The spore surface is bound by antibodies to the capsular polysaccharide GXM. (A) The top panels show a yeast cell stained with the anti-GXM antibody F12D2 (red) and with DSL (no signal). The bottom panels show an identically stained spore brightly labeled with both anti-GXM antibody (red) and DSL (green), indicating the presence of anti-GXM epitopes on the surfaces of spores. Bars, 1 μm. (B) The top panels show the binding of five independent monoclonal anti-GXM antibodies (red). The bottom panels display a merge of anti-GXM antibody staining with differential interference contrast bright-field images of spores.

FIG. 5.

Capsule mutants have defects in sexual development and spore formation. (A) All panels show the periphery of a cross on V8 medium under a light microscope at low magnification (×200).
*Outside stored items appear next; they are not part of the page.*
### config.mk
export PLATFORM = sky130hd
export DESIGN_NAME = alu16_seq
export DESIGN_NICKNAME = d
export VERILOG_FILES = /design/src/rtl/alu16_seq.sv
export SDC_FILE = /design/constraint.sdc
export NUM_CORES = 1
export LEC_CHECK = 0
export CAP_MARGIN = 20
export CORE_MARGIN = 3
export CORE_UTILIZATION = 47
export CTS_CLUSTER_DIAMETER = 30
export DETAILED_ROUTE_END_ITERATION = 12
export GPL_TIMING_DRIVEN = 0
export PLACE_DENSITY = 0.81
export SLEW_MARGIN = 20
export SYNTH_ARGS = -nofsm -noshare
export SYNTH_HDL_FRONTEND = slang
export SYNTH_SLANG_ARGS = --single-unit
export TNS_END_PERCENT = 5
### constraint.sdc
create_clock -name clk -period 1.7 [get_ports clk]
set_input_delay 0.17 -clock clk [delete_from_list [all_inputs] [get_ports clk]]
set_output_delay 0.17 -clock clk [all_outputs]
set_load 0.005 [all_outputs]
### src/rtl/alu16_seq.sv
// 16-bit ADD/ADC/SBC/SUB sequencer driving a shared combinational alu8 in two
// byte passes (low byte, then high byte with chained carry) and composing Z80 flags.
`ifndef ALU_FUNC_ADD
`define ALU_FUNC_ADD 4'd0
`define ALU_FUNC_ADC 4'd1
`define ALU_FUNC_SUB 4'd2
`define ALU_FUNC_SBC 4'd3
`endif

module alu16_seq #(
    parameter int SUB_C_BORROW = 1
) (
    input  logic        clk,
    input  logic        reset_n,
    input  logic        start,
    input  logic [1:0]  op,
    input  logic [15:0] a,
    input  logic [15:0] b,
    input  logic [7:0]  f_in,
    output logic        busy,
    output logic        done,
    output logic [15:0] result,
    output logic [7:0]  f_out,
    output logic [7:0]  alu_x,
    output logic [7:0]  alu_y,
    output logic [3:0]  alu_func,
    output logic [7:0]  alu_f_in,
    input  logic [7:0]  alu_out,
    input  logic [7:0]  alu_f
);

    localparam logic [1:0] IDLE = 2'd0;
    localparam logic [1:0] LO   = 2'd1;
    localparam logic [1:0] HI   = 2'd2;
    localparam logic [1:0] DONE = 2'd3;

    localparam logic [1:0] OP_ADD16 = 2'b00;
    localparam logic [1:0] OP_ADC16 = 2'b01;
    localparam logic [1:0] OP_SBC16 = 2'b10;

    logic [1:0]  state;
    logic [15:0] a_q;
    logic [15:0] b_q;
    logic [7:0]  f_q;
    logic [1:0]  op_q;
    logic [7:0]  lo_res;
    logic        lo_c;
    logic        lo_z;
    logic        is_sub;
    logic        c_out;
    logic [7:0]  f_next;

    assign is_sub = op_q[1];
    assign busy   = (state == LO) || (state == HI);
    assign done   = (state == DONE);

    always_comb begin
        alu_x    = '0;
        alu_y    = '0;
        alu_func = `ALU_FUNC_ADD;
        alu_f_in = '0;
        case (state)
            LO: begin
                alu_x    = a_q[7:0];
                alu_y    = b_q[7:0];
                alu_f_in = f_q;
                case (op_q)
                    OP_ADD16: alu_func = `ALU_FUNC_ADD;
                    OP_ADC16: alu_func = `ALU_FUNC_ADC;
                    OP_SBC16: alu_func = `ALU_FUNC_SBC;
                    default:  alu_func = `ALU_FUNC_SUB;
                endcase
            end
            HI: begin
                alu_x    = a_q[15:8];
                alu_y    = b_q[15:8];
                alu_func = is_sub ? `ALU_FUNC_SBC : `ALU_FUNC_ADC;
                // alu8 reports subtract carry as no-borrow; SBC consumes it as borrow
                alu_f_in = {f_q[7:1], is_sub ? ~lo_c : lo_c};
            end
            default: ;
        endcase
    end

    always_comb begin
        c_out = (is_sub && (SUB_C_BORROW != 0)) ? ~alu_f[0] : alu_f[0];
        if (op_q == OP_ADD16)
            f_next = {f_q[7], f_q[6], f_q[5], alu_f[4], f_q[3], f_q[2], 1'b0, alu_f[0]};
        else
            f_next = {alu_f[7], lo_z & alu_f[6], f_q[5], alu_f[4], f_q[3],
                      alu_f[2], alu_f[1], c_out};
    end

    always_ff @(posedge clk) begin
        if (!reset_n) begin
            state  <= IDLE;
            a_q    <= '0;
            b_q    <= '0;
            f_q    <= '0;
            op_q   <= '0;
            lo_res <= '0;
            lo_c   <= 1'b0;
            lo_z   <= 1'b0;
            result <= '0;
            f_out  <= '0;
        end else begin
            case (state)
                LO: begin
                    lo_res <= alu_out;
                    lo_c   <= alu_f[0];
                    lo_z   <= alu_f[6];
                    state  <= HI;
                end
                HI: begin
                    result <= {alu_out, lo_res};
                    f_out  <= f_next;
                    state  <= DONE;
                end
                default: begin
                    if (start) begin
                        a_q   <= a;
                        b_q   <= b;
                        f_q   <= f_in;
                        op_q  <= op;
                        state <= LO;
                    end else begin
                        state <= IDLE;
                    end
                end
            endcase
        end
    end

endmodule

-- Yosys cells after proc, flatten, opt, wreduce, memory -nomap -nowiden
Index checks and enable logic that the tools add are counted.
- shifts and indexed selects: 0
- equality and inequality tests: 5
- reduce and logical (&&, ||, !) cells: 4
- $add $sub $neg: 0
- bitwise logic cells: 4
- div/mod/pow operators: 0
- multiplexer cells: 11
- multipliers: 0
- magnitude comparators: 0
- operator list (kind ; number):
    one-hot mux 8 bit (2 select lines) ; 3
    two-way mux 8 bit ; 1
    one-hot mux 2 bit (2 select lines) ; 2
    == test 2 bit, second input constant ; 3
    one-hot mux 2 bit (3 select lines) ; 1
    == test 2 x 1 -> 1 bit, second input constant ; 2
    two-way mux 1 bit ; 3
    NOT 1 bit ; 3
    logical NOT 2 bit ; 1
    two-way mux 2 bit ; 1
    AND reduction 2 bit ; 1
    OR reduction 2 bit ; 1
    bitwise AND 1 bit ; 1
    logical OR 1 bit ; 1
- ROM bits: 0
- bits in latches: 0
- bits of input ports: 61
- RAM bits: 0
- word-level logic and storage cells: 34
- register bits: 78
- output and inout port bits: 54
- memories: 0

-- Longest topological paths before layout
Gate-level depths: netlist of the first run.
- depth in word-level cells: 4
- gate-level depth with buffers: 6

-- Worst setup path before layout of the first run
OpenSTA, ideal clock, no wires.
- path kind: register -> output
- from: reg state[0]
- to: out alu_x[0]
- data required time: 1.530 ns
- stages on the path, launching flop included: 7
- path slack: 0.196 ns
- path buffers: 2
- arrival: 1.334 ns
- cell sequence: dfxtp_1 -> inv_1 -> ha_1 -> nor2b_1 -> buf_2 -> buf_2 -> a22o_1
- longest elaborated chain between the ends: 2
- elaborated cells between the ends (all ways): 3
- classes of those cells: 2 x eq/ne; 1 x mux
- RTL lines (item ; line ; text):
    start, declared ; 41 ; logic [1:0] state;
    start signal, assigned ; 96 ; state <= IDLE;
    start signal, assigned ; 112 ; state <= HI;
    start signal, assigned ; 117 ; state <= DONE;
    == test 2 bit or == test 2 x 1 -> 1 bit (tied branches) ; 62 ; case (state)
    one-hot mux 8 bit (2 select lines) * ; 62 ;
    end, declared ; 24 ; output logic [7:0] alu_x,
Mark *: on every way between the ends. The rest lies on a longest branch, timed or not.

-- Worst setup path in the final report of the first run
- from: reg state[0]
- to: out alu_f_in[6]
- longest elaborated chain between the ends: 2
- elaborated cells between the ends (all ways): 3
- classes of those cells: 2 x eq/ne; 1 x mux
- RTL lines (item ; line ; text):
    == test 2 bit or == test 2 x 1 -> 1 bit (tied branches) ; 62 ;
    one-hot mux 8 bit (2 select lines) * ; 62 ;
    end, declared ; 27 ; output logic [7:0] alu_f_in,
Marks and branches as above.

==> results of run 1 <==
-- cells by family (layout without fill, tap and decap cells) --
logic type,Yosys count,count (layout),synth area share [%]
XOR/XNOR,1,1,0.240
other,1,2,0.103
buffers and inverters,45,179,6.21
AND/OR/NAND/NOR,93,93,15.8
AO/OA/AOI/OAI,115,115,23.6
multiplexers,31,31,8.50
adder cells (fa/ha/maj),8,8,2.74
flip-flops,78,78,42.8
-- cell usage after synthesis (3+ instances only) --
cell	instances
clkbuf_2	4
buf_2	21
a21boi_0	42
dfxtp_1	78
nand2_1	3
clkbuf_1	9
and2_1	8
mux2i_1	31
o21a_1	43
ha_1	8
o21ai_0	5
nor2b_1	33
and3_1	42
inv_1	5
nand2b_1	3
a21oi_1	4
a22o_1	16
buf_4	5
-- registers in the layout (all words and copies together) (netlist names) --
signal  flops
b_q        16
lo_z        1
op_q        2
a_q        16
lo_c        1
lo_res      8
state       2
f_out       8
result     16
f_q         8
-- cell usage in the layout (no fill, tap or decap), types with 2 or more instances in the layout --
master and count:
a21oi_1 2, a21oi_2 2, bufinv_16 3, buf_6 14
nor2b_1 32, o21ai_0 4, mux2i_1 31, clkbuf_2 4
and3_1 42, and2_1 4, a22o_1 16, dfxtp_1 75
clkbuf_1 8, a21boi_0 42, clkdlybuf4s50_1 80, buf_2 35
inv_1 3, ha_2 2, conb_1 2, ha_4 2
ha_1 4, nand3b_1 2, nand2b_1 3, and2_4 4
buf_4 13, nand2_1 3, clkinv_4 2, clkbuf_8 9
dlygate4sd2_1 3, o21a_1 43, dfxtp_4 2
-- critical path, delay by kind of cell (launching register included) --
| family | cells | cell delay (ns) |
|---|---|---|
| simple gates | 1 | 0.15 |
| buf+inv | 4 | 0.38 |
| compound gates | 1 | 0.17 |
| fa+ha+maj | 1 | 0.29 |
| flops | 1 | 0.37 |
-- per-layer routing --
| layer | vias up | track usage, % |
|---|---|---|
| met5 | - | 0 |
| met1 | 1485 | 28.0 |
| met4 | 0 | 7.34 |
| li1 | 1558 | - |
| met3 | 14 | 4.57 |
| met2 | 116 | 36.1 |
-- cell type report --
cell class | instances | area share (%)
inverter | 5 | 0.409
buffer | 39 | 4.55
sequential | 78 | 30.2
clock buffer | 9 | 2.38
tap | 99 | 2.38
timing repair buffer | 119 | 20.7
clock inverter | 7 | 2.33
multi-input combinational | 250 | 37.0
-- power groups by stage --
| stage | sequential (mW) | combinational (mW) | clock [mW] |
|---|---|---|---|
| 2_1_floorplan | 2.10 | 0.668 | 0 |
| 3_3_place_gp | 2.11 | 1.08 | 0 |
| 3_5_place_dp | 2.12 | 1.10 | 0 |
| 4_1_cts | 2.08 | 1.22 | 1.70 |
| 5_1_grt | 2.10 | 1.34 | 1.76 |
| 6_report | 2.08 | 1.23 | 1.68 |
-- path summary, 6_finish.rpt --
| kind | start | end | slack (ns) | depth (start not counted) |
|---|---|---|---|---|
| max | state[0] | alu_f_in[6] | -0.18 | 7 |
| min | start | op_q[1] | 0.30 | 3 |
| max reg2reg | state[0] | a_q[5] | 0.14 | 7 |
| min reg2reg | f_out[1] | f_out[1] | 0.51 | 2 |
-- what timing repair did --
| action | in CTS | in global routing |
|---|---|---|
| cloned | 1 | 0 |
| pin swaps | 21 | 2 |
| buffers inserted | 10 | 0 |
| resized for setup | 141 | 8 |
| endpoints found under the setup margin | 27 | 27 |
Insets each show a single basidium under higher magnification (×400). (1) Wild-type a × α cross. (2 and 3) Wild-type a or α strain crossed with corresponding a cap67 or α cap67 strain. (4) a cap67 × α cap67 cross. The few basidia that were produced did not develop proper spore chains and yielded clumps of spores (inset in panel 4). Identical results were obtained for all additional capsule deletion strains tested (cap10Δ, cap60Δ, and cap64Δ strains). (B) Spores were stained with DAPI (blue) and DSL (green) and visualized by fluorescence micros- copy. (Left) Normal morphology of spores derived from a wild-type cross. (Right) Spores derived from a cap67 × cap67 cross forming an aggregated mass of spores. (C) Spores from wild-type and cap67 strains stained with DAPI to reveal nuclei (blue), with anti-GXM antibody (F12D2) to detect capsule (red), and with DSL to identify spores (green) were visualized by immunofluorescence microscopy. All three color channels were merged into a single image for each sample. (1) Spores derived from a wild-type a by α cross (JEC20 × JEC21). (2 and 3) Spores and yeast cells from crosses between wild-type and cap67 strains (CHY1377 × JEC21 and JEC20 × ATCC 52817, respectively). (4) Spores and yeast cells isolated from a cross between two cap67 strains (CHY1377 × ATCC 52817). Bars, 5 μm.

FIG. 6.

Capsule is not efficiently transferred to the surfaces of capsule-deficient spores. Yeast cells and spores were labeled with DAPI (blue) to reveal nuclei, with DSL (green) to identify spores, and with anti-GXM antibody F12D2 (red) to highlight polysaccharide epitopes. The top row of panels shows yeast cells and spores from a wild-type cross. Note that wild-type spores and yeast cells have similar intensities of staining with anti-GXM antibody. The middle row shows yeast cells and spores from an a cap67 × α cap67 cross, in which no anti-GXM antibody staining is detectable. The bottom row of panels shows yeast cells and spores stained after incubation in capsule-conditioned medium. Anti-GXM antibody staining shows brightly stained yeast cells, with only faint staining of the spores. The final panel in each row is a merged image of all three fluorescence channels used.